Directed by Denis Villeneuve.
★★★½
This slow-burn thriller may be two-and-a-half hours long, but I was never bored nor concerned with the running time.
It features two families (Hugh Jackman & Maria Bello and Viola Davis & Terrence Howard) spending Thanksgiving together. When a daughter from each disappears, they start to search the neighborhood, but then the teenage son remembers they were playing by a suspicious RV parked down the street, and it's now gone.
It isn't long before the investigative officer Detective Loki (Jake Gyllenhaal) locates the RV, and the driver Alex (Paul Dano). Alex exhibits the mental acumen of a 10-year-old and the police are unable to find enough evidence to keep him. Loki (really wish they'd named him something else) pursues other avenues, but Keller (Jackman) is convinced that Alex knows something, and with each passing day, it means there's less likelihood their girls will be found alive. So he kidnaps Alex and questions him in ways that get more and more medieval.

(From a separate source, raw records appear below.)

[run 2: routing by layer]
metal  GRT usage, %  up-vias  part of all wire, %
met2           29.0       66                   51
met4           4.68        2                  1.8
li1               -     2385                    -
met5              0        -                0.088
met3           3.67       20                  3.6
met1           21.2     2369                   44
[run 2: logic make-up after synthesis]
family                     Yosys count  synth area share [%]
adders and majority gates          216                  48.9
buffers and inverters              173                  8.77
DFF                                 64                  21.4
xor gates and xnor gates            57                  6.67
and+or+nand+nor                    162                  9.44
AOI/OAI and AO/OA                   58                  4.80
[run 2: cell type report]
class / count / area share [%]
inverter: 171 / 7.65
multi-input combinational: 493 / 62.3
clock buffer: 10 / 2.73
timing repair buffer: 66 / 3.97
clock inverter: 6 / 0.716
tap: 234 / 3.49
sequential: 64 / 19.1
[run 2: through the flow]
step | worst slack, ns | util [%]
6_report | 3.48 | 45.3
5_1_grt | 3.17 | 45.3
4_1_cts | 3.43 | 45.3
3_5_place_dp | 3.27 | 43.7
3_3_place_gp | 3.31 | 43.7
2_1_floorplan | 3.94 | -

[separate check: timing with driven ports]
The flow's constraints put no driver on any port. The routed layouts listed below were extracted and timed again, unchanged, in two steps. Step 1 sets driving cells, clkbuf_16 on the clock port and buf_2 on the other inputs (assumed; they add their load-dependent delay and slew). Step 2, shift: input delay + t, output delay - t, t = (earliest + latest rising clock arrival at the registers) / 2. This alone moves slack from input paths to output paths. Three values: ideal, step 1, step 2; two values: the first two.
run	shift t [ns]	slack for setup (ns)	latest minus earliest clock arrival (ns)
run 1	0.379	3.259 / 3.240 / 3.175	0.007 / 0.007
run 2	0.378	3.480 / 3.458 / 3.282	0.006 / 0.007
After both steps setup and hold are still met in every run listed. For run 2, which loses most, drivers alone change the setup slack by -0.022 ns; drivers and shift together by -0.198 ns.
Source: an optimization exercise on an open RTL-to-GDS flow (aim: small area, a short achievable clock period and few clock cycles). Production flows keep margins and buffers that such runs may drop. Only simulation tests tie the RTL to the original design; equivalence was not proved. Power figures rest on the tool's default switching activity, not on a simulated workload.

## v1
## bch_encoder
module bch_encoder(rst, clk, msg, bch_dataout, done);
    input rst;
    input clk;
    input [190:0] msg;
    output reg [254:0] bch_dataout;
    output reg done;
    wire x191; bch_xn u191(.a(msg[121]), .b(msg[147]), .y(x191));
    wire x192; bch_xn u192(.a(msg[51]), .b(msg[75]), .y(x192));
    wire x193; bch_xn u193(.a(msg[30]), .b(msg[33]), .y(x193));
    wire x194; bch_xn u194(.a(msg[52]), .b(msg[179]), .y(x194));
    wire x195; bch_xn u195(.a(msg[80]), .b(msg[122]), .y(x195));
    wire x196; bch_xn u196(.a(msg[74]), .b(msg[177]), .y(x196));
    wire x197; bch_xn u197(.a(msg[73]), .b(msg[176]), .y(x197));
    wire x198; bch_xn u198(.a(msg[2]), .b(msg[174]), .y(x198));
    wire x199; bch_xn u199(.a(msg[63]), .b(msg[98]), .y(x199));
    wire x200; bch_xn u200(.a(msg[0]), .b(msg[175]), .y(x200));
    wire x201; bch_xn u201(.a(msg[107]), .b(msg[136]), .y(x201));
    wire x202; bch_xn u202(.a(msg[32]), .b(msg[137]), .y(x202));
    wire x203; bch_xn u203(.a(msg[22]), .b(msg[44]), .y(x203));
    wire x204; bch_xn u204(.a(msg[76]), .b(msg[139]), .y(x204));
    wire x205; bch_xn u205(.a(msg[78]), .b(msg[84]), .y(x205));
  ...
Size in the first run: about 2,600 cells after synthesis, ~450 I/O pins.
clock: 6.0 ns
lec_check: 0
cap_margin: 20
core_margin: 2
core_utilization: 35
setup_slack_margin: 2.75
slew_margin: 20
synth_hierarchical: 1
synth_minimum_keep_size: 0
tns_end_percent: 0
standard.sh (not shown) runs the stock make flow with config.mk's settings and CLKGATE_MAP_FILE= SYNTH_SCRIPT=/design/flow/synth_recipe.tcl, a recipe that flattens the netlist after the stock synthesis.
==> flow/flow/run.sh <==
#!/bin/bash
# Standard ORFS layout (standard synthesis) with one change: every input port
# is buffered with buf_4 and every output port with buf_1 (global_place.tcl's
# one buffer_ports call becomes two, in a copy of ORFS's scripts), instead of
# the resizer's default pick for both.
# make's output goes to make_finish.log here; ORFS's own logs are under orfs/logs.
set -euo pipefail
here=$(pwd)
IBUF=sky130_fd_sc_hd__buf_4
OBUF=sky130_fd_sc_hd__buf_1
rm -rf scripts_bp; cp -r "$FLOW_HOME/scripts" scripts_bp
sed -i 's|^    buffer_ports {\*}\[env_var_or_empty BUFFER_PORTS_ARGS\]|    buffer_ports -inputs -buffer_cell '"$IBUF"'; buffer_ports -outputs -buffer_cell '"$OBUF"'|' scripts_bp/global_place.tcl
grep -q "buffer_ports -inputs" scripts_bp/global_place.tcl
bash standard.sh "SCRIPTS_DIR=$here/scripts_bp" finish > make_finish.log 2>&1
v1: all stages complete, timing, DRC and antenna checks passed
Testbench counts of v1, summed over its fixed seeds: cycles 480.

The movie has a lot to say about vigilante justice, but it's more about the mystery, and while I was able to figure out most of it fairly early (had to wait about half an hour for Loki to notice a clue I noticed right away), it was suspenseful to watch unfold. I can only imagine what David Fincher (Zodiac, The Girl with the Dragon Tattoo) might have done with this material.
The acting's good all around, but this is career-best work from Jackman, getting that primal, vicious paternal instinct that would give Taken's Bryan Mills pause. (If your brain just hit a speed-bump, that is Liam Neeson's character's name.) I was also really impressed with Gyllenhaal, a man clearly struggling with his own demons that have affected him in odd ways. (He has a very distinct blink, and one where I didn't feel I needed to know why.)
It could have been tighter. I think it could have trimmed minutes here and there but the makers wanted to hang some lanterns on clues to make sure the audience didn't miss them.